Chris Fair, the president of tourism and economic development firm Resonance Consultancy, expects that as travel patterns return, the industry will become much more bifurcated between exclusive luxury experiences and budget-focused, accessible travel.

For luxury brands focused on the habits of ultra-high income net worth travellers, Fair said there is an opportunity to “create closer connections between hospitality and retail to build back in a better and more differentiated way.” Much in the same way affluent travellers plan restaurant reservations with Michelin star restaurants ahead of their trips abroad, they could also be enticed to plan private shopping experiences or other exclusive luxury brand experiences. Fair said that typically, the hotel concierge has focused more on restaurants and entertainment like theatre tickets than shopping experiences.

Is there something there that I can only get in that particular city?

“The product is the end goal in terms of the sale, but it’s not necessarily going to be the hook or the driver,” said Fair. Global brands need to offer memorable local, highly exclusive shopping experiences. The handbag plays the role of a souvenir.

Duty Free & Airport Shopping

The drop off in travellers has been devastating for the global travel retail market, which generated €16.8 billion for luxury in 2019, according to Bain, though the firm expects it will return to its pre-pandemic level of market penetration by 2025.

Many operators are scaling down their overhead costs in the meantime — including LVMH’s DFS Group, which cut its cost base by at least 25 percent this year — while in some regions, governments are stepping in to expand duty-free shopping opportunities as a way to spur economic growth. In the first week of July, Chinese tourists spent $450 million on imported goods on the islands of Hainan after the government increased the tax-free shopping quota per person at malls there. Meanwhile in South Korea, duty-free operators were allowed to sell some products domestically and online.

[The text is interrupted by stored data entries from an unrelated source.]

Source: an optimization exercise on an open RTL-to-GDS flow (aim: small area). Production flows keep margins and buffers that such runs may drop. Only simulation tests tie the RTL to the original design; equivalence was not proved. No run shown here takes its clock network from TritonCTS; it comes from the design's own scripts or RTL. The flow treats the clock pin as an ideal source. Dropping or thinning the clock tree relies on that and would not hold on a real chip. Power figures rest on the tool's default switching activity, not on a simulated workload.

===== design/flow/config.mk =====
export PLATFORM = sky130hd
export DESIGN_NAME = cpusim_core
export DESIGN_NICKNAME = cpusim_core
export VERILOG_FILES = /design/flow/design.v
export SDC_FILE = /design/flow/constraint.sdc
export NUM_CORES = 4
export LEC_CHECK = 0
export ABC_AREA = 1
export CAP_MARGIN = 20
export CORE_MARGIN = 2
export CORE_UTILIZATION = 80
export PLACE_DENSITY = 0.85
export SLEW_MARGIN = 20

===== design/flow/constraint.sdc =====
create_clock -name core_clock -period 10.0 [get_ports {clk}]
set_input_delay 2.0000 -clock core_clock [delete_from_list [all_inputs] [get_ports {clk}]]
set_output_delay 2.0000 -clock core_clock [all_outputs]
set_load 0.01 [all_outputs]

Beyond special government dispensation that expands duty-free product access, brands and retailers can prepare for a future recovery in travel retail by rethinking the customer journey inside the terminal.

“Usually in the airports, there is very little that goes on in the stores, there’s no actual store experience,” said Fflur Roberts, global luxury manager at Euromonitor International, adding that brands can rethink their customer service offerings to entice shoppers to spend time in these stores during these journeys.

Skift’s Ali recommended brands respond with social-distancing friendly services similar to the ones they have in their other stores, including contactless payments, preordering online and pickup at the airport. Fewer people are travelling, but they will likely be arriving at airports earlier to deal with increased travel regulations. “There’s a knockoff effect in terms of people spending more time at airports,” he said.

Fair recommended that global brands focus more on exclusive and localised offerings at airport shops. “Is there something there that I can only get in that particular city?” he asked, describing it as a pre-existing trend in travel retail that is likely to expand. “[Travelers] are most interested in brands and shops that feature locally made goods.”

But most important, brands need to keep abreast with the psychological impact of the lockdowns, and what that means for discretionary spending. “If the customers have been turning inward to reassess themselves, I think it’s also the brands that need to do that same inward look and reassess themselves and their value proposition,” said Danziger.